咨询“C中的数字配方”,第12章“快速傅立叶变换”说:

  1. The frequency ranges from negative fc to positive fc, where fc is the Nyquist critical frequency, which is equal to 1/(2*delta), where delta is the sampling interval. So frequencies can certainly be negative.

    频率范围从负fc到正fc,其中fc是奈奎斯特临界频率,其等于1 /(2 * delta),其中delta是采样间隔。所以频率肯定是负面的。

  2. You can't plot something that doesn't exist. There is no natural log of zero. You'll either plot frequency as the x-axis or choose a range that doesn't include zero for your semi-log axis.

    你不能绘制不存在的东西。没有零的自然对数。您可以将频率绘制为x轴,也可以选择半对数轴不包括零的范围。

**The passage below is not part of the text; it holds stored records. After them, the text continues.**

===== src/rtl/piso_hold_buf.sv =====
// One-word holding buffer in front of the shifter: captures on valid&&ready,
// hands the word over when the shifter asserts take.
module piso_hold_buf #(
    parameter int WIDTH = 8
) (
    input  logic             clk,
    input  logic             reset,
    input  logic [WIDTH-1:0] data,
    input  logic             data_valid,
    output logic             data_ready,
    input  logic             take,
    output logic [WIDTH-1:0] word,
    output logic             full
);

    // data_ready is its own flop (always !full) so upstream sees no
    // combinational path from data_valid.
    // NOTE: sequential state uses non-blocking assignments so every flop
    // samples pre-edge values regardless of statement order.
    // NOTE: the data register is reset along with the flags so a discarded
    // word never leaks into the next transfer.
    always_ff @(posedge clk or posedge reset) begin
        if (reset) begin
            full       <= 1'b0;
            data_ready <= 1'b1;
            word       <= '0;
        end else if (take) begin
            full       <= 1'b0;
            data_ready <= 1'b1;
        end else if (data_valid && data_ready) begin
            word       <= data;
            full       <= 1'b1;
            data_ready <= 1'b0;
        end
    end

endmodule
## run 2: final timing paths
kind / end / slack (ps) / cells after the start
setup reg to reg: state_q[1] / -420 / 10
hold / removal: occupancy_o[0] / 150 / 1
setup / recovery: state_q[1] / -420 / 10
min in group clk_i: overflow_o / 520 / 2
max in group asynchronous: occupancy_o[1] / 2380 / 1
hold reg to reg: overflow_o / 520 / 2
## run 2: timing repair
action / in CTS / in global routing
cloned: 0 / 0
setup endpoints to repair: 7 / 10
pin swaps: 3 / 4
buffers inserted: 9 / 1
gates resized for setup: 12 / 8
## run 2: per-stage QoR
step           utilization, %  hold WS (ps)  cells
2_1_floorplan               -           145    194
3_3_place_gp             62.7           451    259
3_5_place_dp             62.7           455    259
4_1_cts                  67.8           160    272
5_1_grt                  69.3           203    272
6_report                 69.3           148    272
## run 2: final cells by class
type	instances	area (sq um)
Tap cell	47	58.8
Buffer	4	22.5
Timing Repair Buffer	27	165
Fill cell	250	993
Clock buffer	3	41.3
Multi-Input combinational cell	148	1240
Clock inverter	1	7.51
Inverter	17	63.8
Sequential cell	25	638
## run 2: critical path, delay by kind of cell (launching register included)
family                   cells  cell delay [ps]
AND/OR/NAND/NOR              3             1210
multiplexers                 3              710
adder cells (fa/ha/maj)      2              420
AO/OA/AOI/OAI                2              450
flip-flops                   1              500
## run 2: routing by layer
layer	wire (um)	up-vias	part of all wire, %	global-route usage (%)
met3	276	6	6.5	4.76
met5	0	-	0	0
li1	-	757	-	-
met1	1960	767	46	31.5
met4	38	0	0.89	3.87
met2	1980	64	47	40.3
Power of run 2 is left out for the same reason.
`config.mk`:
```
export PLATFORM = sky130hd
export DESIGN_NAME = sd_emmc_raid0_cmd_sched
export DESIGN_NICKNAME = d
export VERILOG_FILES = /design/src/rtl/sd_emmc_raid0_pkg.sv /design/src/rtl/sd_emmc_raid0_arg_map.sv /design/src/rtl/sd_emmc_raid0_cmd_sched.sv
export SDC_FILE = /design/constraint.sdc
export NUM_CORES = 1
export LEC_CHECK = 0
export BUFFER_PORTS_ARGS = -buffer_cell sky130_fd_sc_hd__buf_2
export CORE_AREA = 2 2 215 217
export DETAILED_ROUTE_END_ITERATION = 8
export DIE_AREA = 0 0 217 219
export GPL_TIMING_DRIVEN = 0
export PLACE_DENSITY_LB_ADDON = 0.3
export RECOVER_POWER = 25
export SLEW_MARGIN = 30
export SYNTH_ARGS = -nofsm -noshare
export SYNTH_HDL_FRONTEND = slang
export SYNTH_SLANG_ARGS = --single-unit
```
`constraint.sdc`:
```
create_clock -name sd_clk -period 2.7 [get_ports sd_clk]
set_input_delay 0 -clock sd_clk [delete_from_list [all_inputs] [get_ports sd_clk]]
set_output_delay 0 -clock sd_clk [all_outputs]
set_load 0.01 [all_outputs]
```
`src/rtl/sd_emmc_raid0_pkg.sv`:
```
// Shared encodings for the two-device eMMC RAID0 command scheduler:
// command indices, response types, interrupt bit positions, FSM states.
package sd_emmc_raid0_pkg;

    localparam logic [5:0] CMD_READ_SINGLE  = 6'd17;
    localparam logic [5:0] CMD_READ_MULTI   = 6'd18;
    localparam logic [5:0] CMD_WRITE_SINGLE = 6'd24;
    localparam logic [5:0] CMD_WRITE_MULTI  = 6'd25;

    localparam logic [1:0] RESP_NONE  = 2'b00;
    localparam logic [1:0] RESP_R2    = 2'b01;
    localparam logic [1:0] RESP_SHORT = 2'b10;
    localparam logic [1:0] RESP_R1B   = 2'b11;

    localparam int IS_CC    = 0;
    localparam int IS_EI    = 1;
    localparam int IS_CTE   = 2;
    localparam int IS_CCRCE = 3;
    localparam int IS_CIE   = 4;
    localparam int IS_BTE   = 5;
    localparam int IS_MISM  = 6;

    localparam logic [2:0] ST_IDLE      = 3'd0;
    localparam logic [2:0] ST_ISSUE     = 3'd1;
    localparam logic [2:0] ST_WAIT_RESP = 3'd2;
    localparam logic [2:0] ST_BUSY_WAIT = 3'd3;
    localparam logic [2:0] ST_DONE      = 3'd4;

endpackage

```
`src/rtl/sd_emmc_raid0_arg_map.sv`:
```
// Channel selection and per-device LBA remap for RAID0 striping.
// Even LBAs live on dev0, odd LBAs on dev1, each device sees LBA/2.
module sd_emmc_raid0_arg_map
    import sd_emmc_raid0_pkg::*;
(
    input  logic [5:0]  cmd_index,
    input  logic [31:0] argument,
    output logic [1:0]  active,
    output logic [31:0] arg0,
    output logic [31:0] arg1
);

    logic        single;
    logic        multi;
    logic [32:0] inc;
    logic [31:0] half;
    logic [31:0] half_up;

    assign single  = (cmd_index == CMD_READ_SINGLE) ||
                     (cmd_index == CMD_WRITE_SINGLE);
    assign multi   = (cmd_index == CMD_READ_MULTI) ||
                     (cmd_index == CMD_WRITE_MULTI);
    assign inc     = {1'b0, argument} + 33'd1;
    assign half    = argument >> 1;
    assign half_up = inc[32:1];

    always_comb begin
        active = 2'b11;
        arg0   = argument;
        arg1   = argument;
        unique case (1'b1)
            single: begin
                active = argument[0] ? 2'b10 : 2'b01;
                arg0   = half;
                arg1   = half;
            end
            multi: begin
                arg0 = argument[0] ? half_up : half;
                arg1 = argument[0] ? half : half_up;
            end
            default: ;
        endcase
    end

endmodule

```
`src/rtl/sd_emmc_raid0_cmd_sched.sv`:
```
// Issues one host command to one or both eMMC CMD channels, waits for
// the responses, and merges status and response into a single result.
module sd_emmc_raid0_cmd_sched
    import sd_emmc_raid0_pkg::*;
#(
    parameter int unsigned TO_SHORT = 120,
    parameter int unsigned TO_LONG  = 250,
    parameter int unsigned TO_NONE  = 64,
    parameter int unsigned TO_BUSY  = 2 ** 20
) (
    input  logic         sd_clk,
    input  logic         rst_n,
    input  logic         start_i,
    input  logic         abort_i,
    input  logic [5:0]   cmd_index_i,
    input  logic [31:0]  argument_i,
    input  logic [1:0]   resp_type_i,
    input  logic         crc_chk_i,
    input  logic         idx_chk_i,
    input  logic         int_clr_i,
    output logic         start0_o,
    output logic         start1_o,
    output logic [39:0]  cmd0_o,
    output logic [39:0]  cmd1_o,
    input  logic         finish0_i,
    input  logic         finish1_i,
    input  logic         crc0_ok_i,
    input  logic         crc1_ok_i,
    input  logic         idx0_ok_i,
    input  logic         idx1_ok_i,
    input  logic [119:0] resp0_i,
    input  logic [119:0] resp1_i,
    input  logic         busy0_i,
    input  logic         busy1_i,
    output logic [127:0] response_o,
    output logic [6:0]   int_status_o,
    output logic [1:0]   active_o,
    output logic         busy_o,
    output logic         go_idle_o
);

    // Watchdog counts from 0 in the first cycle of a state, so a limit
    // of N fires in the Nth cycle after the ISSUE cycle.
    localparam logic [20:0] LIM_SHORT = 21'(TO_SHORT - 1);
    localparam logic [20:0] LIM_LONG  = 21'(TO_LONG - 1);
    localparam logic [20:0] LIM_NONE  = 21'(TO_NONE - 1);
    localparam logic [20:0] LIM_BUSY  = 21'(TO_BUSY - 1);

    logic [2:0]   state;
    logic [2:0]   state_nx;
    logic [20:0]  wd;
    logic [20:0]  lim;
    logic [1:0]   active;
    logic [1:0]   got;
    logic [1:0]   got_nx;
    logic [1:0]   fin;
    logic [1:0]   resp_type;
    logic [119:0] r0;
    logic [119:0] r1;
    logic [119:0] sel;
    logic [127:0] merged;
    logic [6:0]   ist;
    logic         all_got;
    logic         busy_any;
    logic         to_hit;
    logic         bto_hit;
    logic         accept;
    logic         mism;
    logic         err;
    logic [1:0]   map_act;
    logic [31:0]  map_a0;
    logic [31:0]  map_a1;

    sd_emmc_raid0_arg_map u_arg_map (
        .cmd_index (cmd_index_i),
        .argument  (argument_i),
        .active    (map_act),
        .arg0      (map_a0),
        .arg1      (map_a1)
    );

    assign accept   = (state == ST_IDLE) && start_i && !abort_i;
    assign fin      = {finish1_i, finish0_i} & active;
    assign got_nx   = got | fin;
    assign all_got  = (got_nx == active);
    assign busy_any = |({busy1_i, busy0_i} & active);
    assign to_hit   = (state == ST_WAIT_RESP) && !all_got && (wd >= lim);
    assign bto_hit  = (state == ST_BUSY_WAIT) && busy_any && (wd >= LIM_BUSY);

    always_comb begin
        unique case (resp_type)
            RESP_NONE: lim = LIM_NONE;
            RESP_R2:   lim = LIM_LONG;
            default:   lim = LIM_SHORT;
        endcase
    end

    always_comb begin
        state_nx = state;
        unique case (state)
            ST_IDLE:      if (start_i) state_nx = ST_ISSUE;
            ST_ISSUE:     state_nx = ST_WAIT_RESP;
            ST_WAIT_RESP: begin
                if (all_got)
                    state_nx = (resp_type == RESP_R1B) ? ST_BUSY_WAIT : ST_DONE;
                else if (to_hit)
                    state_nx = ST_DONE;
            end
            ST_BUSY_WAIT: if (!busy_any || bto_hit) state_nx = ST_DONE;
            ST_DONE:      state_nx = ST_IDLE;
            default:      state_nx = ST_IDLE;
        endcase
        if (abort_i) state_nx = ST_IDLE;
    end

    assign sel  = active[0] ? r0 : r1;
    assign mism = (got == active) && resp_type[1] && (active == 2'b11) &&
                  (r0[119:88] != r1[119:88]);
    assign err  = ist[IS_BTE] | ist[IS_CIE] | ist[IS_CCRCE] |
                  ist[IS_CTE] | mism;

    always_comb begin
        merged = '0;
        unique case (resp_type)
            RESP_R2:              merged = {8'h00, sel};
            RESP_SHORT, RESP_R1B: merged[31:0] = sel[119:88];
            default: ;
        endcase
    end

    always_ff @(posedge sd_clk or negedge rst_n) begin
        if (!rst_n) begin
            state      <= ST_IDLE;
            wd         <= '0;
            active     <= '0;
            got        <= '0;
            resp_type  <= '0;
            r0         <= '0;
            r1         <= '0;
            ist        <= '0;
            cmd0_o     <= '0;
            cmd1_o     <= '0;
            response_o <= '0;
        end else begin
            state <= state_nx;
            wd    <= (state_nx != state) ? '0 : wd + 21'd1;
            if (state == ST_IDLE && int_clr_i) ist <= '0;
            if (accept) begin
                active    <= map_act;
                resp_type <= resp_type_i;
                cmd0_o    <= {2'b01, cmd_index_i, map_a0};
                cmd1_o    <= {2'b01, cmd_index_i, map_a1};
                got       <= '0;
                ist       <= '0;
            end
            if (state == ST_WAIT_RESP && !abort_i) begin
                got <= got_nx;
                if (fin[0]) begin
                    r0 <= resp0_i;
                    if (crc_chk_i && !crc0_ok_i) ist[IS_CCRCE] <= 1'b1;
                    if (idx_chk_i && !idx0_ok_i) ist[IS_CIE] <= 1'b1;
                end
                if (fin[1]) begin
                    r1 <= resp1_i;
                    if (crc_chk_i && !crc1_ok_i) ist[IS_CCRCE] <= 1'b1;
                    if (idx_chk_i && !idx1_ok_i) ist[IS_CIE] <= 1'b1;
                end
                if (to_hit) ist[IS_CTE] <= 1'b1;
            end
            if (bto_hit && !abort_i) ist[IS_BTE] <= 1'b1;
            if (state == ST_DONE && !abort_i) begin
                ist[IS_CC]   <= 1'b1;
                ist[IS_EI]   <= err;
                ist[IS_MISM] <= ist[IS_MISM] | mism;
                response_o   <= (got == active) ? merged : '0;
            end
        end
    end

    assign start0_o     = (state == ST_ISSUE) && active[0];
    assign start1_o     = (state == ST_ISSUE) && active[1];
    assign active_o     = active;
    assign busy_o       = (state != ST_IDLE);
    assign go_idle_o    = abort_i || to_hit || bto_hit;
    assign int_status_o = (state == ST_IDLE && !int_clr_i) ? ist : '0;

endmodule

```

  3. The presence or lack of symmetry in the frequency range depends on the nature of the function in the time domain. You can have a plot in the frequency domain that is not symmetric about the y-axis.

    频率范围内是否存在对称性取决于时域中函数的性质。您可以在频域中绘制一个关于y轴不对称的图。

  4. I don't think that taking the absolute value like that is a good idea. You'll want to read a great deal more about convolution, correction, and signal processing to compare two signals.

    我不认为拿这样的绝对值是个好主意。您需要阅读更多有关卷积,校正和信号处理的信息,以比较两个信号。

#4


  1. result of fft can be 0. already answered by other people.
  2. fft的结果可以是0.已经被其他人回答了。

  3. to plot 0 frequency, the trick is to set it to a very small positive number (I use exp(-15) for that purpose).
  4. 绘制0频率,诀窍是将其设置为一个非常小的正数(我为此目的使用exp(-15))。

  5. already answered by other people.
  6. 其他人已经回答了

  7. if you are only interested in the magnitude, yes you can do that. this is applicable, say, in many image processing problems.
  8. 如果你只对幅度感兴趣,是的,你可以做到这一点。例如,这适用于许多图像处理问题。

#5


Half your question:

问题的一半:

3) The results of the FFT operation depend on the nature of the signal; hence there's nothing requiring that it be symmetrical, although if it is you may get some more information about the properties of the signal

3)FFT运算的结果取决于信号的性质;因此没有什么要求它是对称的,尽管如果是这样你可能会得到更多关于信号属性的信息

4) That will compare the magnitudes of a pair of signals, but those being equal do no guarantee that the FFTs are identical (don't forget about phase). It may, however, be enough for your purposes, but you should be sure of that.

4)这将比较一对信号的幅度,但那些相等的信号不能保证FFT是相同的(不要忘记相位)。但是,它可能足以满足您的目的,但您应该确定这一点。